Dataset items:
--- START ---

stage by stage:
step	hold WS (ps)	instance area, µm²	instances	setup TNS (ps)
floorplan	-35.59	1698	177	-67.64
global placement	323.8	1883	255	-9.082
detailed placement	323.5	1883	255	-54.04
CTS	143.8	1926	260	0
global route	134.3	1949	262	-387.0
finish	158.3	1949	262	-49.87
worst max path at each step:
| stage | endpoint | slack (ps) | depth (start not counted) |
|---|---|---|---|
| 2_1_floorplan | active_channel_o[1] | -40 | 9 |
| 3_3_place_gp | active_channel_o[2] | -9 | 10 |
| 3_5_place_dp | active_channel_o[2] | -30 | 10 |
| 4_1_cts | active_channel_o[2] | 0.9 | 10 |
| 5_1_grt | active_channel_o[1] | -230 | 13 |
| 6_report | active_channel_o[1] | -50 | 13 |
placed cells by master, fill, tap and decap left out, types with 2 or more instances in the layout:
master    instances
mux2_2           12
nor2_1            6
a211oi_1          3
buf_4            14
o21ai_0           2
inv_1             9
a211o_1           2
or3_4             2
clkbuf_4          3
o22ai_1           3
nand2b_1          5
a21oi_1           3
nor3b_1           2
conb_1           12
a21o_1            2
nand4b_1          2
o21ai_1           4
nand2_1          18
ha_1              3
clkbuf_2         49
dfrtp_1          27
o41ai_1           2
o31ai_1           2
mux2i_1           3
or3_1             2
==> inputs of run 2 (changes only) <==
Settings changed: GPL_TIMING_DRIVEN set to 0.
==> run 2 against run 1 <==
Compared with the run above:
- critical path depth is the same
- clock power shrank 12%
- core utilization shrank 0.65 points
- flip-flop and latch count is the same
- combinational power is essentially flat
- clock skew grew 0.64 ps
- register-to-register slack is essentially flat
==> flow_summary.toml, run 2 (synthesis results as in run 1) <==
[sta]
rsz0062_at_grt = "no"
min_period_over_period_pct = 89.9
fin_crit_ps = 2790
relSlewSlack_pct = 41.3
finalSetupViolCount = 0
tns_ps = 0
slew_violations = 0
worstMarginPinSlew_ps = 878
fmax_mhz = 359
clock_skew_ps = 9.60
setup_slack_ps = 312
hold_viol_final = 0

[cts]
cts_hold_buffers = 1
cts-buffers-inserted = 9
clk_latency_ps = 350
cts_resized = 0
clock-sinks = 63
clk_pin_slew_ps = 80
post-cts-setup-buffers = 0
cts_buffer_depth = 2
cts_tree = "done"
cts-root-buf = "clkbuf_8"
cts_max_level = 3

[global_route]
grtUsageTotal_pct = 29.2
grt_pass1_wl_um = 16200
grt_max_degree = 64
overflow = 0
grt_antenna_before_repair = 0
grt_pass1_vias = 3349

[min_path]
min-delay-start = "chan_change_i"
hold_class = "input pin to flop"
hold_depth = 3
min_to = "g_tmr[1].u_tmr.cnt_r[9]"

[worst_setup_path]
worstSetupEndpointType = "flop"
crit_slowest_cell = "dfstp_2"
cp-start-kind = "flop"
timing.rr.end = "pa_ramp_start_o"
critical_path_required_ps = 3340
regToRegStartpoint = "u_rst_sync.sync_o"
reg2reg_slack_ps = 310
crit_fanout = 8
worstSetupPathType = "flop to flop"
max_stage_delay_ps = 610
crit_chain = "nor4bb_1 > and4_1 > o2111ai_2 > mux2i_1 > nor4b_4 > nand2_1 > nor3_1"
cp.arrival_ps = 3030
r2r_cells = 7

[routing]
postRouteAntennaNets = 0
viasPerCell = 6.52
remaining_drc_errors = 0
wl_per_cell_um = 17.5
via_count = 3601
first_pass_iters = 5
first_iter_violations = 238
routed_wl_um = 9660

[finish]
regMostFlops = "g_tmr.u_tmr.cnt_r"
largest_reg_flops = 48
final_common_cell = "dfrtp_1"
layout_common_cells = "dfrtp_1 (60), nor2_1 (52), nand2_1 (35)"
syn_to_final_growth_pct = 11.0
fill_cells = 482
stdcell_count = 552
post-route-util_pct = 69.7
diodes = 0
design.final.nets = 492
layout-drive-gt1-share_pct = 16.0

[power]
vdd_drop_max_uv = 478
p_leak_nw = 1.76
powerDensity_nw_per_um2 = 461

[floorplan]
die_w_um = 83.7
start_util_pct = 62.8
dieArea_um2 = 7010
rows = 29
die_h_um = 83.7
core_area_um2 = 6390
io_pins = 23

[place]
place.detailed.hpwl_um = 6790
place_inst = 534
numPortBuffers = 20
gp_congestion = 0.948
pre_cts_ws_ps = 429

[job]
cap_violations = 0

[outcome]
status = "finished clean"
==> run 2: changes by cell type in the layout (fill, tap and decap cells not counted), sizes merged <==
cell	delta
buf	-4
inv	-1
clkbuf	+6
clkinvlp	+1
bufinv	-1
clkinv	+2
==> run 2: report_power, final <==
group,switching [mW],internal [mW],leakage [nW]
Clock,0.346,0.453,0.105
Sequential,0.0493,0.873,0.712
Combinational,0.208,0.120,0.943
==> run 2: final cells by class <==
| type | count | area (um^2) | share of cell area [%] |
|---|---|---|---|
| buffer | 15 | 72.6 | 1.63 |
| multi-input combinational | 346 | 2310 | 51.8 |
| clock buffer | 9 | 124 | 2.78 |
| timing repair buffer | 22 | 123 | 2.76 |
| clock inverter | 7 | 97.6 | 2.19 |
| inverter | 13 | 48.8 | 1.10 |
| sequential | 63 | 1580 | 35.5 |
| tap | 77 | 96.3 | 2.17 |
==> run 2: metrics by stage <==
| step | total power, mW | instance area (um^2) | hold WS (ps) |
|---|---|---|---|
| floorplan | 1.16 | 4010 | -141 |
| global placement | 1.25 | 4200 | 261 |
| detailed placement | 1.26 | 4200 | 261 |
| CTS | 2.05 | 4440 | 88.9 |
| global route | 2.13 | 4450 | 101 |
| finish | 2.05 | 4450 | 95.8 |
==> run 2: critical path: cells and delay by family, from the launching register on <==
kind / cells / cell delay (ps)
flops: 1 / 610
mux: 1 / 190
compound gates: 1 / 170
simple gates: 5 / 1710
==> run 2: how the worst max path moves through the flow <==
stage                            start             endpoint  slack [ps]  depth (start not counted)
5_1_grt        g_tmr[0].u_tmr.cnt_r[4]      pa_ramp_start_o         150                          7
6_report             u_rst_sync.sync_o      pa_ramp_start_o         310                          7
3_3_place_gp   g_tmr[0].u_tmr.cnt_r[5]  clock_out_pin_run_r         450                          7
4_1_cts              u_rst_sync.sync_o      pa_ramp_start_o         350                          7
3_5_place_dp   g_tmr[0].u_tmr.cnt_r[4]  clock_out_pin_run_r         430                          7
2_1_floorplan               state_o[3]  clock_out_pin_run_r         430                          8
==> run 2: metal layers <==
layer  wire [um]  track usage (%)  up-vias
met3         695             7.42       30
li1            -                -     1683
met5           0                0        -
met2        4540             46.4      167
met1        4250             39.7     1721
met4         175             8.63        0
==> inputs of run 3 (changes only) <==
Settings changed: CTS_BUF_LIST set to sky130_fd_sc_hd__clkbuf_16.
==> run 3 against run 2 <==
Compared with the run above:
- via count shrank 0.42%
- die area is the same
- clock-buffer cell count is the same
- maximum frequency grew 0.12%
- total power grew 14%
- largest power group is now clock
$ cat src/mbx_pkg.sv
`default_nettype none
package mbx_pkg;
  localparam int CSR_W     = 32;
  localparam int ALLOW_BIT = 0;
  localparam int PEND_BIT  = 1;
  localparam int RING_BIT  = 2;
  localparam int READY_BIT = 3;
  localparam int RESET_BIT = 4;
  localparam int OVF_BIT   = 5;
  localparam int USED_LSB  = 8;
  localparam int USED_W    = 4;
  localparam int DEPTH_LSB = 24;
  localparam int DEPTH_W   = 8;
  localparam int CB_DEPTH  = 8;
  localparam int CB_AW     = 3;
  localparam int CNT_W     = 4;
  localparam logic [DEPTH_W-1:0] DEPTH_RST = 8'h08;
  localparam logic [1:0]         PS_D0     = 2'h0;
  localparam logic [1:0]         PS_D3     = 2'h3;

  typedef logic [CSR_W-1:0]   word_t;
  typedef logic [DEPTH_W-1:0] depth_t;

  function automatic logic one_hot(input depth_t v);
    return (v != 8'h00) && ((v & (v - 8'h01)) == 8'h00);
  endfunction

  function automatic word_t pack_csr(input logic allow, input logic pend, input logic ring,
                                     input logic rdy, input logic rst, input logic ovf,
                                     input logic [USED_W-1:0] used, input depth_t depth);
    word_t w;
    w = '0;
    w[ALLOW_BIT] = allow;
    w[PEND_BIT]  = pend;
    w[RING_BIT]  = ring;
    w[READY_BIT] = rdy;
    w[RESET_BIT] = rst;
    w[OVF_BIT]   = ovf;
    w[USED_LSB +: USED_W]   = used;
    w[DEPTH_LSB +: DEPTH_W] = depth;
    return w;
  endfunction
endpackage
`default_nettype wire

$ cat src/db_if.sv
`timescale 1ns/10ps
`default_nettype none
interface db_if;
  logic ring;
  logic clr;
  logic allow;
  logic pending;
  logic irq;
  modport core (input ring, input clr, input allow, output pending, output irq);
  modport ctrl (output ring, output clr, output allow, input pending, input irq);
endinterface
`default_nettype wire

$ cat src/mbx_doorbell.sv
`timescale 1ns/10ps
`default_nettype none
module mbx_doorbell (
  input  wire logic clk,
  input  wire logic rst_n,
  input  wire logic ce,
  db_if.core        db
);
  logic pend_q;
  logic pend_d;
  logic irq_q;
  logic irq_d;

  always_comb
  begin
    // A ring in the same cycle as a write-one clear keeps the bit set
    pend_d = db.ring | (pend_q & ~db.clr);
    irq_d  = pend_q & db.allow;
  end

  always_ff @(posedge clk or negedge rst_n)
  begin
    if (!rst_n)
    begin
      pend_q <= 1'h0;
      irq_q  <= 1'h0;
    end
    else if (ce)
    begin
      pend_q <= pend_d;
      irq_q  <= irq_d;
    end
  end

  assign db.pending = pend_q;
  assign db.irq     = irq_q;
endmodule
`default_nettype wire

$ cat src/mbx_cbuf.sv
`timescale 1ns/10ps
`default_nettype none
module mbx_cbuf (
  input  wire logic                     clk,
  input  wire logic                     rst_n,
  input  wire logic                     ce,
  input  wire logic                     clear,
  input  wire logic                     wr,
  input  wire mbx_pkg::word_t           wdata,
  input  wire logic                     rd,
  output var  mbx_pkg::word_t           rdata,
  output var  logic [mbx_pkg::CNT_W-1:0] used,
  output var  logic                     overflow
);
  mbx_pkg::word_t                mem_q [mbx_pkg::CB_DEPTH];
  mbx_pkg::word_t                mem_d [mbx_pkg::CB_DEPTH];
  logic [mbx_pkg::CB_AW-1:0]     wptr_q, wptr_d, rptr_q, rptr_d;
  logic [mbx_pkg::CNT_W-1:0]     cnt_q, cnt_d;
  logic                          ovf_q, ovf_d;
  mbx_pkg::word_t                rdata_q, rdata_d;
  logic                          full, do_wr, do_rd;
  mbx_pkg::word_t                head;

  assign full  = (cnt_q == mbx_pkg::CNT_W'(mbx_pkg::CB_DEPTH));
  assign do_wr = wr & ~full & ~clear;
  assign do_rd = rd & (cnt_q != 4'h0) & ~clear;
  assign head  = mem_q[rptr_q];

  always_comb
  begin
    mem_d   = mem_q;
    wptr_d  = wptr_q;
    rptr_d  = rptr_q;
    ovf_d   = ovf_q | (wr & full & ~clear);
    rdata_d = rdata_q;
    if (do_wr)
    begin
      mem_d[wptr_q] = wdata;
      wptr_d        = wptr_q + mbx_pkg::CB_AW'(1);
    end
    if (do_rd)
    begin
      rdata_d = head;
      rptr_d  = rptr_q + mbx_pkg::CB_AW'(1);
    end
    cnt_d = cnt_q + mbx_pkg::CNT_W'(do_wr) - mbx_pkg::CNT_W'(do_rd);
    if (clear)
    begin
      wptr_d = '0;
      rptr_d = '0;
      cnt_d  = '0;
      ovf_d  = 1'h0;
    end
  end

  always_ff @(posedge clk or negedge rst_n)
  begin
    if (!rst_n)
    begin
      for (int i = 0; i < mbx_pkg::CB_DEPTH; i++)
        mem_q[i] <= '0;
      wptr_q  <= '0;
      rptr_q  <= '0;
      cnt_q   <= '0;
      ovf_q   <= 1'h0;
      rdata_q <= '0;
    end
    else if (ce)
    begin
      mem_q   <= mem_d;
      wptr_q  <= wptr_d;
      rptr_q  <= rptr_d;
      cnt_q   <= cnt_d;
      ovf_q   <= ovf_d;
      rdata_q <= rdata_d;
    end
  end

  assign rdata    = rdata_q;
  assign used     = cnt_q;
  assign overflow = ovf_q;
endmodule
`default_nettype wire

$ cat src/host_mgmt_mailbox_link.sv
`timescale 1ns/10ps
`default_nettype none
// Function
// A firmware doorbell ring sets the host pending bit, interrupts the host only if allowed, then self-clears.
// Writing one to the pending position of the host control word clears the host pending bit.
// The host handler reads the host control word and writes it back to acknowledge the pending bit.
// A firmware alive bit seen as zero makes the host start an interface reset and leave its handler. The host model only leaves its handler.
// An empty firmware buffer on an interrupt tells the host its own sent slots are free again.
// A firmware buffer overflow makes the host re-enter its interface initialisation flow. The host model only leaves its handler.
// Each host read of the firmware read window returns the next dword, once per filled slot.
// After draining, the host rings its doorbell while keeping its other control bits.
// The host link is ready only with memory decode on, power state zero, base set, no host reset, both alive.
// The firmware link is ready only with a one-hot depth field, no firmware reset and both sides alive.
// The host rings its doorbell whenever it changes reset or ready or finishes a read or write. Code rings only on a ring-bit write.
// The firmware doorbell rings whenever firmware changes reset or alive or finishes a read or write.
// While the link is ready an overflow of either buffer resets the interface.
// While the link is ready the host dropping its ready bit resets the interface.
// One interrupt line per side covers all four causes and the handler tells them apart from state.
// Only the D0 and D3 power states are accepted.
// The host interrupt output is a level held while pending and allow are both set.
module host_mgmt_mailbox_link (
  input  wire logic                      clk,
  input  wire logic                      rstn,
  input  wire logic                      ce,
  input  wire logic                      host_csr_wr,
  input  wire mbx_pkg::word_t            host_csr_wdata,
  output var  mbx_pkg::word_t            host_side_ctrl_status,
  input  wire logic                      fw_csr_wr,
  input  wire mbx_pkg::word_t            fw_csr_wdata,
  output var  mbx_pkg::word_t            fw_side_ctrl_status,
  input  wire logic                      mem_space_en,
  input  wire logic [1:0]                power_state,
  input  wire logic                      bar_assigned,
  input  wire logic                      host_cb_wr,
  input  wire mbx_pkg::word_t            host_cb_wdata,
  input  wire logic                      fw_cb_rd,
  output var  mbx_pkg::word_t            fw_cb_rdata,
  input  wire logic                      fw_cb_wr,
  input  wire mbx_pkg::word_t            fw_cb_wdata,
  input  wire logic                      fw_window_rd,
  output var  mbx_pkg::word_t            fw_buffer_read_window,
  output var  logic [mbx_pkg::CNT_W-1:0] fw_buffer_used_slots,
  input  wire logic                      fw_read_done,
  input  wire logic                      fw_write_done,
  output var  mbx_pkg::word_t            fw_status_host_view,
  output var  logic                      fw_alive_host_view,
  output var  logic                      host_irq,
  output var  logic                      fw_irq,
  output var  logic                      host_link_ready,
  output var  logic                      fw_link_ready,
  output var  logic                      pm_in_d3
);
  logic                      rst_meta_q;
  logic                      rst_q;
  logic                      h_allow_q, h_allow_d;
  logic                      h_ready_q, h_ready_d;
  logic                      h_reset_q, h_reset_d;
  logic                      host_doorbell_ring_q, host_doorbell_ring_d;
  logic                      fw_allow_q, fw_allow_d;
  logic                      fw_alive_q, fw_alive_d;
  logic                      fw_link_reset_q, fw_link_reset_d;
  logic                      fw_doorbell_ring_q, fw_doorbell_ring_d;
  mbx_pkg::depth_t           fw_depth_q, fw_depth_d;
  logic [1:0]                ps_q, ps_d;
  logic                      host_rdy_q, host_rdy_d;
  logic                      fw_rdy_q, fw_rdy_d;
  mbx_pkg::word_t            h_ctl_q, h_ctl_d;
  mbx_pkg::word_t            f_csr_q, f_csr_d;
  mbx_pkg::word_t            f_view_q, f_view_d;
  logic                      alive_view_q, alive_view_d;
  logic                      d3_q, d3_d;
  logic                      fw_ring_set;
  logic                      link_fault;
  logic                      host_drop;
  logic                      host_ready_cond;
  logic                      fw_ready_cond;
  logic                      irq_cause;
  logic                      buf_clear;
  logic                      h_ovf, f_ovf;
  logic [mbx_pkg::CNT_W-1:0] h_used, f_used;
  mbx_pkg::word_t            h_rdata, f_rdata;

  db_if host_db ();
  db_if fw_db ();

  // Reset is released through two stages so that its removal is clean on clk
  always_ff @(posedge clk or negedge rstn)
  begin
    if (!rstn)
    begin
      rst_meta_q <= 1'h0;
      rst_q      <= 1'h0;
    end
    else
    begin
      rst_meta_q <= 1'h1;
      rst_q      <= rst_meta_q;
    end
  end

  assign host_db.ring  = fw_doorbell_ring_q;
  assign host_db.clr   = host_csr_wr & host_csr_wdata[mbx_pkg::PEND_BIT];
  assign host_db.allow = h_allow_q;
  assign fw_db.ring    = host_doorbell_ring_q;
  assign fw_db.clr     = fw_csr_wr & fw_csr_wdata[mbx_pkg::PEND_BIT];
  assign fw_db.allow   = fw_allow_q;

  mbx_doorbell u_host_db (
    .clk   (clk),
    .rst_n (rst_q),
    .ce    (ce),
    .db    (host_db.core)
  );

  mbx_doorbell u_fw_db (
    .clk   (clk),
    .rst_n (rst_q),
    .ce    (ce),
    .db    (fw_db.core)
  );

  // Either side in reset flushes both buffers; data across a reset is not trusted
  assign buf_clear = h_reset_q | fw_link_reset_q;

  mbx_cbuf u_host_cb (
    .clk      (clk),
    .rst_n    (rst_q),
    .ce       (ce),
    .clear    (buf_clear),
    .wr       (host_cb_wr),
    .wdata    (host_cb_wdata),
    .rd       (fw_cb_rd),
    .rdata    (h_rdata),
    .used     (h_used),
    .overflow (h_ovf)
  );

  mbx_cbuf u_fw_cb (
    .clk      (clk),
    .rst_n    (rst_q),
    .ce       (ce),
    .clear    (buf_clear),
    .wr       (fw_cb_wr),
    .wdata    (fw_cb_wdata),
    .rd       (fw_window_rd),
    .rdata    (f_rdata),
    .used     (f_used),
    .overflow (f_ovf)
  );

  always_comb
  begin
    h_allow_d = h_allow_q;
    h_ready_d = h_ready_q;
    h_reset_d = h_reset_q;
    if (host_csr_wr)
    begin
      h_allow_d = host_csr_wdata[mbx_pkg::ALLOW_BIT];
      h_ready_d = host_csr_wdata[mbx_pkg::READY_BIT];
      h_reset_d = host_csr_wdata[mbx_pkg::RESET_BIT];
    end
    // The ring lasts one cycle; a new ring always wins over the self-clear
    host_doorbell_ring_d = host_csr_wr & host_csr_wdata[mbx_pkg::RING_BIT];
  end

  assign host_drop  = h_ready_q & ~h_ready_d;
  assign link_fault = fw_rdy_q & (h_ovf | f_ovf | host_drop); // see R13

  always_comb
  begin
    fw_allow_d      = fw_allow_q;
    fw_alive_d      = fw_alive_q;
    fw_link_reset_d = fw_link_reset_q;
    fw_depth_d      = fw_depth_q;
    if (fw_csr_wr)
    begin
      fw_allow_d      = fw_csr_wdata[mbx_pkg::ALLOW_BIT];
      fw_alive_d      = fw_csr_wdata[mbx_pkg::READY_BIT];
      fw_link_reset_d = fw_csr_wdata[mbx_pkg::RESET_BIT];
      fw_depth_d      = fw_csr_wdata[mbx_pkg::DEPTH_LSB +: mbx_pkg::DEPTH_W];
    end
    // A detected fault overrides the reset and alive bits of a firmware write in the same cycle
    if (link_fault)
    begin
      fw_link_reset_d = 1'h1; // see R13
      fw_alive_d      = 1'h0;
    end
  end

  // Hardware rings on behalf of firmware so no change of reset or alive goes unannounced
  assign fw_ring_set = (fw_csr_wr & fw_csr_wdata[mbx_pkg::RING_BIT])
                     | fw_read_done | fw_write_done
                     | link_fault // A repeated fault still rings even when the bits already read as reset
                     | (fw_alive_d != fw_alive_q)
                     | (fw_link_reset_d != fw_link_reset_q); // see R12
  assign fw_doorbell_ring_d = fw_ring_set;

  always_comb
  begin
    ps_d = ps_q;
    // Intermediate power states are not supported and leave the state unchanged
    if ((power_state == mbx_pkg::PS_D0) || (power_state == mbx_pkg::PS_D3))
      ps_d = power_state;
    d3_d = (ps_d == mbx_pkg::PS_D3);
  end

  assign host_ready_cond = mem_space_en & (ps_q == mbx_pkg::PS_D0) & bar_assigned
                         & ~h_reset_q & h_ready_q & fw_alive_q;
  assign fw_ready_cond   = mbx_pkg::one_hot(fw_depth_q) & ~fw_link_reset_q
                         & fw_alive_q & h_ready_q;
  assign host_rdy_d      = host_ready_cond;
  assign fw_rdy_d        = fw_ready_cond;
  assign irq_cause       = host_db.pending & h_allow_q;

  always_comb
  begin
    h_ctl_d      = mbx_pkg::pack_csr(h_allow_q, host_db.pending, host_doorbell_ring_q, h_ready_q,
                                     h_reset_q, h_ovf, h_used, mbx_pkg::DEPTH_RST);
    f_csr_d      = mbx_pkg::pack_csr(fw_allow_q, fw_db.pending, fw_doorbell_ring_q, fw_alive_q,
                                     fw_link_reset_q, f_ovf, f_used, fw_depth_q);
    f_view_d     = f_csr_d;
    alive_view_d = fw_alive_q;
  end

  always_ff @(posedge clk or negedge rst_q)
  begin
    if (!rst_q)
    begin
      h_allow_q            <= 1'h0;
      h_ready_q            <= 1'h0;
      h_reset_q            <= 1'h0;
      host_doorbell_ring_q <= 1'h0;
      fw_allow_q           <= 1'h0;
      fw_alive_q           <= 1'h0;
      fw_link_reset_q      <= 1'h0;
      fw_doorbell_ring_q   <= 1'h0;
      fw_depth_q           <= mbx_pkg::DEPTH_RST;
      ps_q                 <= mbx_pkg::PS_D0;
      d3_q                 <= 1'h0;
      host_rdy_q           <= 1'h0;
      fw_rdy_q             <= 1'h0;
      h_ctl_q              <= '0;
      f_csr_q              <= '0;
      f_view_q             <= '0;
      alive_view_q         <= 1'h0;
    end
    else if (ce)
    begin
      h_allow_q            <= h_allow_d;
      h_ready_q            <= h_ready_d;
      h_reset_q            <= h_reset_d;
      host_doorbell_ring_q <= host_doorbell_ring_d;
      fw_allow_q           <= fw_allow_d;
      fw_alive_q           <= fw_alive_d;
      fw_link_reset_q      <= fw_link_reset_d;
      fw_doorbell_ring_q   <= fw_doorbell_ring_d;
      fw_depth_q           <= fw_depth_d;
      ps_q                 <= ps_d;
      d3_q                 <= d3_d;
      host_rdy_q           <= host_rdy_d;
      fw_rdy_q             <= fw_rdy_d;
      h_ctl_q              <= h_ctl_d;
      f_csr_q              <= f_csr_d;
      f_view_q             <= f_view_d;
      alive_view_q         <= alive_view_d;
    end
  end

  assign host_side_ctrl_status = h_ctl_q;
  assign fw_side_ctrl_status   = f_csr_q;
  assign fw_status_host_view   = f_view_q;
  assign fw_alive_host_view    = alive_view_q;
  assign fw_cb_rdata           = h_rdata;
  assign fw_buffer_read_window = f_rdata;
  assign fw_buffer_used_slots  = f_used;
  assign host_irq              = host_db.irq; // see R17
  assign fw_irq                = fw_db.irq;
  assign host_link_ready       = host_rdy_q;
  assign fw_link_ready         = fw_rdy_q;
  assign pm_in_d3              = d3_q;
endmodule
`default_nettype wire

--- END ---

The answer is the records above restated word for word from their opening line through the line that holds "active_channel_o[1] | -50 | 13 |", both included, and nothing else.

stage by stage:
step	hold WS (ps)	instance area, µm²	instances	setup TNS (ps)
floorplan	-35.59	1698	177	-67.64
global placement	323.8	1883	255	-9.082
detailed placement	323.5	1883	255	-54.04
CTS	143.8	1926	260	0
global route	134.3	1949	262	-387.0
finish	158.3	1949	262	-49.87
worst max path at each step:
| stage | endpoint | slack (ps) | depth (start not counted) |
|---|---|---|---|
| 2_1_floorplan | active_channel_o[1] | -40 | 9 |
| 3_3_place_gp | active_channel_o[2] | -9 | 10 |
| 3_5_place_dp | active_channel_o[2] | -30 | 10 |
| 4_1_cts | active_channel_o[2] | 0.9 | 10 |
| 5_1_grt | active_channel_o[1] | -230 | 13 |
| 6_report | active_channel_o[1] | -50 | 13 |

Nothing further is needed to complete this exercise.